Thanks in advance :)
回答1:
The whole idea behind REST is that each request is completely independent from any other from the server's perspective. The client is responsible for maintaining state, if any. For a given request, the server transfers information to the client needed to satisfy the request, and may also transfer information which allows the client to be able to find additional information by making more requests. With that in mind:
- This sort of depends on the design of your site, and what is considered to be a "resource". If the client requests a page, and that page is treated as a single resource unit, then yes, the server would need to return the user name as part of the response for any request. If the design is such that the client can ask for things in pieces, then it would be the client responsibility to ask for the user name in a request, then render it in the header. The content of the rest of the page would be rendered with additional separate requests.
- The ID is sufficient. The remainder of the URL is there only for readability for humans, since humans don't easily remember that "415336" is the ID for an article titled "Correct Rest Uri Design". This extra information in the URL is not used by the server to look up the item; only the ID is used. As such it is not really part of REST per se, it is just a nicety provided by the site.

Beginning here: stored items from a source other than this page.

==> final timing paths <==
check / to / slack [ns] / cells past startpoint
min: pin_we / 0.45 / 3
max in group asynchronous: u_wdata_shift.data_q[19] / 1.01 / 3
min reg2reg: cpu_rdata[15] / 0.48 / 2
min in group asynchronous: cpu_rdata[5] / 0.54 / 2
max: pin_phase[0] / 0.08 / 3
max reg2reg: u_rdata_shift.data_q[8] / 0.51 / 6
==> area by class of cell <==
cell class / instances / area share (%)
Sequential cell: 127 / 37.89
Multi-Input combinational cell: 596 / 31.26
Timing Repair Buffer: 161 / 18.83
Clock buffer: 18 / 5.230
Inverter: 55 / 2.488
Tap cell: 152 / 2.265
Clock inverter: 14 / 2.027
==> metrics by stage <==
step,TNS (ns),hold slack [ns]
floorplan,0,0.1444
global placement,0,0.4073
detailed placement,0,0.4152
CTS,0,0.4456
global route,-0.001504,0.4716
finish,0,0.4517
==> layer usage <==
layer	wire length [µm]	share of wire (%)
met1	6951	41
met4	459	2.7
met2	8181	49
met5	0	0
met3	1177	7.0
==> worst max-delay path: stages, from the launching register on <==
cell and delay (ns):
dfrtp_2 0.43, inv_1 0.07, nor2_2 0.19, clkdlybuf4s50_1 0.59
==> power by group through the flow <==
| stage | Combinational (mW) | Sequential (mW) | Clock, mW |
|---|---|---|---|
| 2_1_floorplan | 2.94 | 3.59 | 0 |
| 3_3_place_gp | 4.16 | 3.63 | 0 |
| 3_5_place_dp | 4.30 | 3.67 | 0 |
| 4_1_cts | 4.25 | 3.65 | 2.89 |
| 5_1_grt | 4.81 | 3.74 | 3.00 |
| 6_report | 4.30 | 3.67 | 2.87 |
===== src/flat_wrapper.sv =====
// flat-port wrapper written by rule: the top's interface ports become plain ports
module sfifo_flags_flat 
#(
    parameter int unsigned WIDTH  = 16,
    parameter int unsigned ABITS  = 4,
    parameter int unsigned AFULL  = 12,
    parameter int unsigned AEMPTY = 2
)
  (clk_i, reset_i, fif_clear_i, fif_wr_en_i, fif_wr_data_i, fif_rd_en_i, fif_rd_data_o, fif_wfull_o, fif_rempty_o, fif_almost_full_o, fif_almost_empty_o, fif_level_o, fif_overflow_o, fif_underflow_o);
  sfifo_flags_if #(.WIDTH(WIDTH), .ABITS(ABITS)) fif_i ();
  input  logic clk_i;
  input  logic reset_i;
  input wire logic [$bits(fif_i.clear_i)-1:0] fif_clear_i;
  input wire logic [$bits(fif_i.wr_en_i)-1:0] fif_wr_en_i;
  input wire logic [$bits(fif_i.wr_data_i)-1:0] fif_wr_data_i;
  input wire logic [$bits(fif_i.rd_en_i)-1:0] fif_rd_en_i;
  output wire logic [$bits(fif_i.rd_data_o)-1:0] fif_rd_data_o;
  output wire logic [$bits(fif_i.wfull_o)-1:0] fif_wfull_o;
  output wire logic [$bits(fif_i.rempty_o)-1:0] fif_rempty_o;
  output wire logic [$bits(fif_i.almost_full_o)-1:0] fif_almost_full_o;
  output wire logic [$bits(fif_i.almost_empty_o)-1:0] fif_almost_empty_o;
  output wire logic [$bits(fif_i.level_o)-1:0] fif_level_o;
  output wire logic [$bits(fif_i.overflow_o)-1:0] fif_overflow_o;
  output wire logic [$bits(fif_i.underflow_o)-1:0] fif_underflow_o;
  assign fif_i.clear_i = fif_clear_i;
  assign fif_i.wr_en_i = fif_wr_en_i;
  assign fif_i.wr_data_i = fif_wr_data_i;
  assign fif_i.rd_en_i = fif_rd_en_i;
  assign fif_rd_data_o = fif_i.rd_data_o;
  assign fif_wfull_o = fif_i.wfull_o;
  assign fif_rempty_o = fif_i.rempty_o;
  assign fif_almost_full_o = fif_i.almost_full_o;
  assign fif_almost_empty_o = fif_i.almost_empty_o;
  assign fif_level_o = fif_i.level_o;
  assign fif_overflow_o = fif_i.overflow_o;
  assign fif_underflow_o = fif_i.underflow_o;
  sfifo_flags #(.WIDTH(WIDTH), .ABITS(ABITS), .AFULL(AFULL), .AEMPTY(AEMPTY)) u_core (.clk_i(clk_i), .reset_i(reset_i), .fif(fif_i));
endmodule
===== config.mk =====
export PLATFORM = sky130hd
export DESIGN_NAME = hier_result_fifo
export DESIGN_NICKNAME = d
export VERILOG_FILES = /design/src/rtl/hier_pkg.sv /design/src/rtl/hier_fifo_mem.sv /design/src/rtl/hier_result_fifo.sv
export SDC_FILE = /design/constraint.sdc
export NUM_CORES = 1
export LEC_CHECK = 0
export CORE_ASPECT_RATIO = 1.1
export CORE_UTILIZATION = 65
export CTS_CLUSTER_DIAMETER = 150
export DETAILED_ROUTE_END_ITERATION = 12
export DONT_BUFFER_PORTS = 1
export GPL_ROUTABILITY_DRIVEN = 1
export PLACE_DENSITY_LB_ADDON = 0.25
export SYNTH_ARGS = -nofsm -noshare
export SYNTH_HDL_FRONTEND = slang
export SYNTH_SLANG_ARGS = --single-unit

===== constraint.sdc =====
create_clock -name clk -period 5.3 [get_ports clk]
set_input_delay 1.06 -clock clk [delete_from_list [all_inputs] [get_ports clk]]
set_output_delay 1.06 -clock clk [all_outputs]
set_load 0.02 [all_outputs]
--- src/rtl/mips_mem_pkg.sv ---
// Shared definitions for the MEM-stage access unit: memory aluop codes,
// op classification helpers and the access FSM state encoding.
package mips_mem_pkg;

    localparam logic [7:0] ALUOP_LB  = 8'b1110_0000;
    localparam logic [7:0] ALUOP_LBU = 8'b1110_0100;
    localparam logic [7:0] ALUOP_LH  = 8'b1110_0001;
    localparam logic [7:0] ALUOP_LHU = 8'b1110_0101;
    localparam logic [7:0] ALUOP_LW  = 8'b1110_0011;
    localparam logic [7:0] ALUOP_SB  = 8'b1110_1000;
    localparam logic [7:0] ALUOP_SH  = 8'b1110_1001;
    localparam logic [7:0] ALUOP_SW  = 8'b1110_1011;

    typedef enum logic [0:0] {
        MAU_IDLE = 1'b0,
        MAU_BUSY = 1'b1
    } mau_state_e;

    function automatic logic is_load(input logic [7:0] op);
        return (op == ALUOP_LB) || (op == ALUOP_LBU) || (op == ALUOP_LH) ||
               (op == ALUOP_LHU) || (op == ALUOP_LW);
    endfunction

    function automatic logic is_store(input logic [7:0] op);
        return (op == ALUOP_SB) || (op == ALUOP_SH) || (op == ALUOP_SW);
    endfunction

    function automatic logic is_mem(input logic [7:0] op);
        return is_load(op) || is_store(op);
    endfunction

    // Halfword ops need an even address, word ops a word-aligned one.
    function automatic logic is_misaligned(input logic [7:0] op, input logic [1:0] off);
        logic half_op;
        logic word_op;
        half_op = (op == ALUOP_LH) || (op == ALUOP_LHU) || (op == ALUOP_SH);
        word_op = (op == ALUOP_LW) || (op == ALUOP_SW);
        return (half_op && off[0]) || (word_op && (off != 2'b00));
    endfunction

endpackage

--- src/rtl/mem_lane_align.sv ---
// Byte-lane steering between the 32-bit data bus and register values:
// store byte enables and lane replication, load lane extract and extension.
module mem_lane_align
    import mips_mem_pkg::*;
#(
    parameter int DATA_W  = 32,
    parameter int ALUOP_W = 8
) (
    input  logic [ALUOP_W-1:0] aluop,
    input  logic [1:0]         byte_off,
    input  logic [DATA_W-1:0]  st_data,
    input  logic [DATA_W-1:0]  ld_raw,
    output logic [3:0]         be,
    output logic [DATA_W-1:0]  st_lanes,
    output logic [DATA_W-1:0]  ld_data
);

    logic [7:0]  ld_byte;
    logic [15:0] ld_half;

    // Store side: loads read the whole word, sub-word stores replicate data.
    always_comb begin
        be       = 4'b1111;
        st_lanes = '0;
        case (aluop)
            ALUOP_SB: begin
                be       = 4'b0001 << byte_off;
                st_lanes = {4{st_data[7:0]}};
            end
            ALUOP_SH: begin
                be       = byte_off[1] ? 4'b1100 : 4'b0011;
                st_lanes = {2{st_data[15:0]}};
            end
            ALUOP_SW: st_lanes = st_data;
            default:  ;
        endcase
    end

    // Load side: pick the addressed lane, shift it to bit 0, then extend.
    always_comb begin
        case (byte_off)
            2'd0:    ld_byte = ld_raw[7:0];
            2'd1:    ld_byte = ld_raw[15:8];
            2'd2:    ld_byte = ld_raw[23:16];
            default: ld_byte = ld_raw[31:24];
        endcase
        ld_half = byte_off[1] ? ld_raw[31:16] : ld_raw[15:0];
        case (aluop)
            ALUOP_LB:  ld_data = {{(DATA_W-8){ld_byte[7]}}, ld_byte};
            ALUOP_LBU: ld_data = {{(DATA_W-8){1'b0}}, ld_byte};
            ALUOP_LH:  ld_data = {{(DATA_W-16){ld_half[15]}}, ld_half};
            ALUOP_LHU: ld_data = {{(DATA_W-16){1'b0}}, ld_half};
            default:   ld_data = ld_raw;
        endcase
    end

endmodule

--- src/rtl/mem_access_unit.sv ---
// MEM-stage data-memory access unit. Non-memory ops pass to MEM/WB in one
// cycle; loads/stores run one req/ack bus transaction while the upstream
// pipeline is stalled; misaligned accesses raise a one-cycle exception.
module mem_access_unit
    import mips_mem_pkg::*;
#(
    parameter int DATA_W  = 32,
    parameter int REG_AW  = 5,
    parameter int ALUOP_W = 8
) (
    input  logic               clk,
    input  logic               rst,
    input  logic               in_valid,
    input  logic [REG_AW-1:0]  in_wd,
    input  logic               in_wreg,
    input  logic [DATA_W-1:0]  in_wdata,
    input  logic [ALUOP_W-1:0] in_aluop,
    input  logic [DATA_W-1:0]  in_mem_addr,
    input  logic [DATA_W-1:0]  in_reg2,
    output logic               stall_req,
    output logic               dm_req,
    output logic               dm_we,
    output logic [DATA_W-1:0]  dm_addr,
    output logic [3:0]         dm_be,
    output logic [DATA_W-1:0]  dm_wdata,
    input  logic               dm_ack,
    input  logic [DATA_W-1:0]  dm_rdata,
    output logic               out_valid,
    output logic [REG_AW-1:0]  out_wd,
    output logic               out_wreg,
    output logic [DATA_W-1:0]  out_wdata,
    output logic               exc_misaligned,
    output logic [DATA_W-1:0]  exc_badvaddr
);

    localparam logic [0:0] IDLE = MAU_IDLE;
    localparam logic [0:0] BUSY = MAU_BUSY;

    logic [0:0]         state;
    logic [ALUOP_W-1:0] aluop_p1;
    logic [1:0]         off_p1;
    logic [REG_AW-1:0]  wd_p1;
    logic               wreg_p1;

    logic               in_mem;
    logic               in_store;
    logic               in_misal;
    logic [ALUOP_W-1:0] sel_aluop;
    logic [1:0]         sel_off;
    logic [3:0]         be_c;
    logic [DATA_W-1:0]  lanes_c;
    logic [DATA_W-1:0]  ldata_c;

    // Classify the incoming EX/MEM entry.
    always_comb begin
        in_mem   = is_mem(in_aluop);
        in_store = is_store(in_aluop);
        in_misal = is_misaligned(in_aluop, in_mem_addr[1:0]);
    end

    // Lane logic follows the live entry in IDLE and the captured op in BUSY.
    always_comb begin
        sel_aluop = (state == BUSY) ? aluop_p1 : in_aluop;
        sel_off   = (state == BUSY) ? off_p1   : in_mem_addr[1:0];
    end

    mem_lane_align #(
        .DATA_W  (DATA_W),
        .ALUOP_W (ALUOP_W)
    ) u_lane (
        .aluop    (sel_aluop),
        .byte_off (sel_off),
        .st_data  (in_reg2),
        .ld_raw   (dm_rdata),
        .be       (be_c),
        .st_lanes (lanes_c),
        .ld_data  (ldata_c)
    );

    // Stall while an aligned memory op is issuing or awaiting its ack.
    always_comb begin
        if (state == BUSY)
            stall_req = !dm_ack;
        else
            stall_req = in_valid && in_mem && !in_misal;
    end

    // Access FSM, bus request registers and MEM/WB result register.
    always_ff @(posedge clk) begin
        if (rst) begin
            state          <= IDLE;
            dm_req         <= 1'b0;
            dm_we          <= 1'b0;
            dm_addr        <= '0;
            dm_be          <= '0;
            dm_wdata       <= '0;
            out_valid      <= 1'b0;
            out_wd         <= '0;
            out_wreg       <= 1'b0;
            out_wdata      <= '0;
            exc_misaligned <= 1'b0;
            exc_badvaddr   <= '0;
            aluop_p1       <= '0;
            off_p1         <= '0;
            wd_p1          <= '0;
            wreg_p1        <= 1'b0;
        end else begin
            exc_misaligned <= 1'b0;
            case (state)
                IDLE: begin
                    if (!in_valid) begin
                        out_valid <= 1'b0;
                        out_wreg  <= 1'b0;
                    end else if (!in_mem) begin
                        out_valid <= 1'b1;
                        out_wd    <= in_wd;
                        out_wreg  <= in_wreg;
                        out_wdata <= in_wdata;
                    end else if (in_misal) begin
                        out_valid      <= 1'b1;
                        out_wd         <= in_wd;
                        out_wreg       <= 1'b0;
                        out_wdata      <= '0;
                        exc_misaligned <= 1'b1;
                        exc_badvaddr   <= in_mem_addr;
                    end else begin
                        out_valid <= 1'b0;
                        out_wreg  <= 1'b0;
                        dm_req    <= 1'b1;
                        dm_we     <= in_store;
                        dm_addr   <= {in_mem_addr[DATA_W-1:2], 2'b00};
                        dm_be     <= be_c;
                        dm_wdata  <= lanes_c;
                        aluop_p1  <= in_aluop;
                        off_p1    <= in_mem_addr[1:0];
                        wd_p1     <= in_wd;
                        wreg_p1   <= in_wreg;
                        state     <= BUSY;
                    end
                end
                default: begin
                    if (dm_ack) begin
                        dm_req    <= 1'b0;
                        state     <= IDLE;
                        out_valid <= 1'b1;
                        out_wd    <= wd_p1;
                        out_wreg  <= is_store(aluop_p1) ? 1'b0 : wreg_p1;
                        out_wdata <= is_store(aluop_p1) ? '0 : ldata_c;
                    end else begin
                        out_valid <= 1'b0;
                    end
                end
            endcase
        end
    end

endmodule
--- config.mk ---
export PLATFORM = sky130hd
export DESIGN_NAME = mem_access_unit
export DESIGN_NICKNAME = d
export VERILOG_FILES = /design/src/rtl/mips_mem_pkg.sv /design/src/rtl/mem_lane_align.sv /design/src/rtl/mem_access_unit.sv
export SDC_FILE = /design/constraint.sdc
export NUM_CORES = 1
export LEC_CHECK = 0
export ABC_AREA = 0
export BUFFER_PORTS_ARGS = -buffer_cell sky130_fd_sc_hd__buf_4
export CELL_PAD_IN_SITES_DETAIL_PLACEMENT = 0
export CELL_PAD_IN_SITES_GLOBAL_PLACEMENT = 1
export CORE_ASPECT_RATIO = 1.75
export CORE_UTILIZATION = 35
export CTS_CLUSTER_DIAMETER = 40
export CTS_CLUSTER_SIZE = 25
export DETAILED_ROUTE_END_ITERATION = 10
export PLACE_DENSITY_LB_ADDON = 0.1
export SYNTH_ARGS = -nofsm -noshare
export SYNTH_HDL_FRONTEND = slang
export SYNTH_SLANG_ARGS = --single-unit
--- constraint.sdc ---
create_clock -name clk -period 4.6 [get_ports clk]
set_clock_uncertainty 0.1 [all_clocks]
set_input_delay 0.92 -clock clk [delete_from_list [all_inputs] [get_ports clk]]
set_output_delay 0.92 -clock clk [all_outputs]
set_load 0.01 [all_outputs]
# Yosys cells after proc, flatten, opt, wreduce, memory -nomap -nowiden
# Cells that the tools add are included.
[word_totals]
out_inout_bits = 143
elab_cells = 112
reg_bits = 157
[classes]
n_bitwise = 4
n_shift = 1
n_reduce_logical = 28
n_eq_ne = 23
muxes = 40
[ops]
columns = ["operator", "n"]
rows = [
  ["$mux W32", 6],
  ["$eq A8 B8 Y1 const B", 18],
  ["$pmux W32 S4", 1],
  ["$pmux W32 S3", 1],
  ["$mux W5", 5],
  ["$pmux W8 S3", 1],
  ["$mux W1", 21],
  ["$mux W16", 1],
  ["$logic_or A1 B1 Y1", 13],
  ["$reduce_and A4 Y1", 3],
  ["$mux W8", 1],
  ["$pmux W4 S2", 1],
  ["$reduce_bool A2 Y1", 3],
  ["$logic_and A1 B1 Y1", 4],
  ["$mux W4", 1],
  ["$ne A2 B2 Y1 const B", 2],
  ["$not A1 Y1", 4],
  ["$reduce_or A4 Y1", 1],
  ["$shl A1 B2 Y4 const A", 1],
  ["$ne A3 B2 Y1 const B", 1],
  ["$reduce_and A3 Y1", 1],
  ["$eq A2 B1 Y1 const B", 1],
  ["$eq A2 B2 Y1 const B", 1],
  ["$logic_not A1 Y1", 2],
  ["other kinds (2)", 2],
]

# Logic depth before layout (Yosys ltp)
[logic_depth]
ltp_word = 9
mapped_depth = 9
ltp_nobuf = 5

# Cells and area by module
# A second synthesis with hierarchy kept.
[hier_totals]
cells_unflattened = 1027
area_unflattened_um2 = 8186.6
[modules_own_cells]
columns = ["module", "area_per_inst_um2", "instances", "cells_each", "seq_area_each_um2"]
rows = [
  ["mem_access_unit", 6656.4, 1, 791, 3143.0],
  ["mem_lane_align", 1530.2, 1, 236, 0.0],
]

# Least setup slack after synthesis
# Ideal clock, no wire load.
[synth_path]
kind = "input port to output port"
startpoint = "input port in_aluop[1]"
endpoint = "output port stall_req"
arrival_ns = 2.267
path_slack_ns = 1.313
cell_stages = 7
required_time_ns = 3.580
cell_sequence = "buf_6 o21a_1 or3_4 a211o_1 clkbuf_1 buf_2 o21ai_1"
[synth_between]
elab_chain_cells = 9
[synth_rtl]
columns = ["item", "line", "text"]
rows = [
  ["start: declaration", "mem_access_unit.sv:17", "input logic [ALUOP_W-1:0] in_aluop,"],
  ["$eq A8 B8 Y1", "mips_mem_pkg.sv:20", "return (op == ALUOP_LB) || (op == ALUOP_LBU) || (op == ALUOP_LH) ||"],
  ["$logic_or A1 B1 Y1 (3 in a row)", "mips_mem_pkg.sv:20", ""],
  ["$logic_or A1 B1 Y1", "mips_mem_pkg.sv:21", "(op == ALUOP_LHU) || (op == ALUOP_LW);"],
  ["$logic_or A1 B1 Y1", "mips_mem_pkg.sv:29", "return is_load(op) || is_store(op);"],
  ["$logic_and A1 B1 Y1", "mem_access_unit.sv:85", "stall_req = in_valid && in_mem && !in_misal;"],
  ["$logic_and A1 B1 Y1 (*)", "mem_access_unit.sv:85", ""],
  ["$mux W1 (*)", "mem_access_unit.sv:82", "if (state == BUSY)"],
  ["end: declaration", "mem_access_unit.sv:20", "output logic stall_req,"],
]
# Every way passes the cells marked *; elsewhere a longest branch is shown, timed or not.

# Worst setup path in the final report
[layout_path]
startpoint = "register state"
endpoint = "output port stall_req"
[layout_between]
elab_chain_cells = 1
[layout_rtl]
columns = ["item", "line", "text"]
rows = [
  ["start: declaration", "mem_access_unit.sv:39", "logic [0:0] state;"],
  ["start signal: assignment", "mem_access_unit.sv:91", "state <= IDLE;"],
  ["start signal: assignment", "mem_access_unit.sv:138", "state <= BUSY;"],
  ["start signal: assignment", "mem_access_unit.sv:144", "state <= IDLE;"],
  ["$mux W1", "mem_access_unit.sv:82", ""],
]
# No other way between the ends.

==> qor.yml <==
outcome:
  status: "completed"
worst_setup_path:
  crit_arrival_ps: 2350
  crit_chain: "nand2b_4 -> or3_4 -> a211o_2 -> o21ai_1 -> buf_4"
  startpoint_type: "flip-flop"
  worstRegToRegCells: 5
  slowest_stage: "dfxtp_2"
  worst_setup_path_end_kind: "output port"
  cp_data_required_time_ps: 3580
  crit_type: "flip-flop to output port"
  slowest_delay_ps: 580
  path_max_fanout: 35
floorplan:
  die_w_um: 111
  ios: 289
  die_h_um: 192
  die-area_mm2: 0.0212
  row_count: 69
  fp.coreArea_mm2: 0.0203
  initial_core_util_pct: 35.6
clock_network:
  cts_buffers: 17
  root_buffer: "clkbuf_16"
  h-tree-depth: 4
  clkSinkCount: 157
  clkTransAtPathRegs_ps: 60
  cts_tree: "yes"
  cts_setup_buffers: 0
  insertion_delay_ps: 420
  cts_buffer_depth: 2
  hold_buffers: 0
  cts_resized: 0
synthesis:
  syn_avg_cell_area_um2: 8.55
  synth_cell_types: 57
  synthCells: 845
  synth_warnings: 0
  synthesis.area_mm2: 0.00722
  seq_area_frac_synth_pct: 43.5
  ys_ff_latch: 157
power:
  netSwitchingPower_w: 0.000800
  power.share.clock_pct: 44.8
  ir_drop_mv: 0.283
  pwr-share-seq_pct: 43.4
  combinationalPowerShare_pct: 11.8
  internal_power_w: 0.00245
  total_leakage_power_nw: 4.06
  swShare_pct: 24.6
  power.density_mw_per_mm2: 324
timing:
  min_period_ps: 3370
  finalSetupTns_ps: 0
  max_freq_ghz: 0.297
  setup_violations: 0
  rsz0062_at_grt: "no"
  slew_violations: 0
  max_slew.worst_pin.slew_ps: 872
  final_hold_viol_count: 0
  post-route-period-util_pct: 73.2
  maxSlewHeadroom_pct: 41.7
global_route:
  grt_pass1_vias: 6753
  grt_max_degree: 69
  grt_overflow: 0
  track_usage_pct: 22.8
  antenna_found_initial: 0
  grt_first_pass_wirelength_um: 37900
finish:
  final_core_util_pct: 49.5
  drive_above_1_share_pct: 33.5
  syn_to_final_growth_pct: 38.9
  stdcell_count: 1354
  diodes: 0
  nets: 1239
  final_cell_mix: "298 x buf_4, 156 x dfxtp_1, 147 x nand2_1"
  layout.cells.most_common: "buf_4"
  fill_cells: 2063
detailed_routing:
  via_count: 7050
  avgViaCountPerCell: 5.21
  routed_wl_um: 24700
  drc: 0
  wl_per_cell_um: 18.2
  first_pass_iters: 5
  detail-route-antenna-nets: 0
  drtIter0Drc: 358
placement:
  io_buffer_count: 286
  dp_cells: 1322
  routabilityCongestion: 0.810
  place.detailed.hpwl_um: 17700
hold_path:
  hp-class: "flip-flop to flip-flop"
  min_path_cells: 2
run:
  maxCapViolations: 0
sequential cells by signal, indices dropped and copies added, names as in the netlist, 4 cells and up:
register	flops
dm_wdata	32
wd_p1	5
out_wd	5
dm_addr	30
out_wdata	32
dm_be	4
aluop_p1	8
exc_badvaddr	32
per-layer routing:
metal	GRT usage (%)	part of all wire, %	up-vias
li1	-	-	3476
met1	26.2	40	3301
met2	40.1	52	237
met3	5.30	5.2	36
met4	9.95	2.8	0
met5	0	0	-
logic make-up after synthesis:
kind of cell,synth area share (%)
simple gates,19.3
flops,43.5
buf+inv,6.22
compound gates,23.2
other cells,0.0519
mux,7.74
final timing paths:
path	start	to	slack, ps
worst min register to register	wd_p1[1]	wd_p1[1]	350
worst min-delay path	wd_p1[1]	wd_p1[1]	350
worst max-delay path	state	stall_req	1230
worst max register to register	state	out_wdata[16]	1450
critical path, delay by kind of cell, from the launching register on:
kind	cells	cell delay [ps]
AOI/OAI and AO/OA	2	450
buffers and inverters	1	180
DFF	1	580
and+or+nand+nor	2	720
per-stage QoR:
| step | hold slack (ps) | worst slack, ps | instance area [µm²] | power (W) |
|---|---|---|---|---|
| after floorplan | 336 | 1310 | 7230 | 0.00162 |
| after global placement | 340 | 1230 | 9420 | 0.00182 |
| after detailed placement | 347 | 1220 | 9420 | 0.00183 |
| after CTS | 356 | 1190 | 10000 | 0.00330 |
| after global routing | 373 | 1120 | 10000 | 0.00338 |
| final | 354 | 1230 | 10000 | 0.00325 |
power groups by stage:
| stage | Sequential [W] | Clock, W | Combinational [W] |
|---|---|---|---|
| 4_1_cts | 0.00141 | 0.00150 | 0.000387 |
| 3_3_place_gp | 0.00144 | 0 | 0.000386 |
| 6_report | 0.00141 | 0.00145 | 0.000384 |
| 3_5_place_dp | 0.00144 | 0 | 0.000386 |
| 2_1_floorplan | 0.00145 | 0 | 0.000166 |
| 5_1_grt | 0.00141 | 0.00155 | 0.000416 |
area by class of cell:
type	instances	area (µm²)	share of cell area (%)
clock inverters	13	166	1.66
clock buffers	19	443	4.41
well taps	248	310	3.09
flip-flops and latches	157	3140	31.3
multi-input cells	603	3660	36.4
repair buffers	299	2260	22.5
inverters	15	56.3	0.561
Yosys cell counts (all sizes together):
master   count  share of area (%)
o21bai       7               0.73
o21ai       15                1.2
mux2i       44                6.4
a311oi       5               0.61
o22ai        1              0.087
clkbuf      30                1.6
a41oi        1               0.38
nor4         5               0.64
or4          5               0.52
or2          2               0.17
nand4        1              0.087
buf         41                3.9
a211oi      42                5.2
mux2         6               0.99
nand4b       2               0.45
o311a        7               0.97
a21oi       80                5.5
o32a         1               0.14
mux4         1               0.31
a22oi       16                1.7
dfxtp      157                 44
a221oi      16                1.9
inv         15               0.78
nand2b       5               0.54
nand2      147                7.6
o21a         2               0.21
o32ai        1               0.38
nor3b        3               0.31
conb         1              0.052
a311o        3               0.42
a2111oi      6                1.4
nor4b        1               0.21
nor2       123                6.4
o221ai       5               0.61
and2         3               0.26
o211ai      10                1.0
a211o        1               0.12
nor3        14               0.97
or3          1               0.16
a31oi        6               0.52
nand3        9               0.62
nor2b        4               0.35
Power figures use the tool's default switching activity.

- REST is ideally supposed to be client agnostic; in theory, you could write a generic REST client which can navigate any server supporting REST, and that client would be able to discover what resources are on the server and be able to manipulate them. This is possible because REST takes advantage of the standard vocabulary of HTTP verbs to represent the common CRUD operations, as you pointed out. If you overload the HTTP verbs to mean other things, then a generic client might not be able to navigate the site. Moreover, if you overload GET to have side effects such as updating or deleting information, then a generic client (think a web crawler) could end up destroying information just by trying to find out what is available on the site. This is never a good idea.
回答2:
In response to No. 3: The rule of thumb says you should present data with GET and manipulate data with POST. Creating and deleting as such have no need to be anything other than POST.
Never manipulate data with GET though, otherwise your links (somesite.com/users/delete?user=1) could become indexed and your entire database will become messed up. Using GET for presenting data also allows your users to bookmark a specific result and provide a link to send to others.
回答3:
For number 3, you ask what are we trying to achieve by using http methods (other than the most generic). What we achieve is optimisation potential.
the most generic method is POST. post can do anything, including retrieve read only content. to optimise that, we created GET. GET results can be cached because the are the same for everyone, and multiple GET requests always gives the same result (for static files, non-static files the server has to tell caches how long they are valid for).
we can further tease out other use cases that can be optimised, for example if you want to delete a specific object, use the DELETE method. if the server doesn't respond, you can try again without fear because if the object is gone, your request can be ignored, and if the object didn't get deleted the first time, it will on the second attempt. you can't know that if the delete request is wrapped in a generic envelope, for which the client does not know the semantics (such as a html form).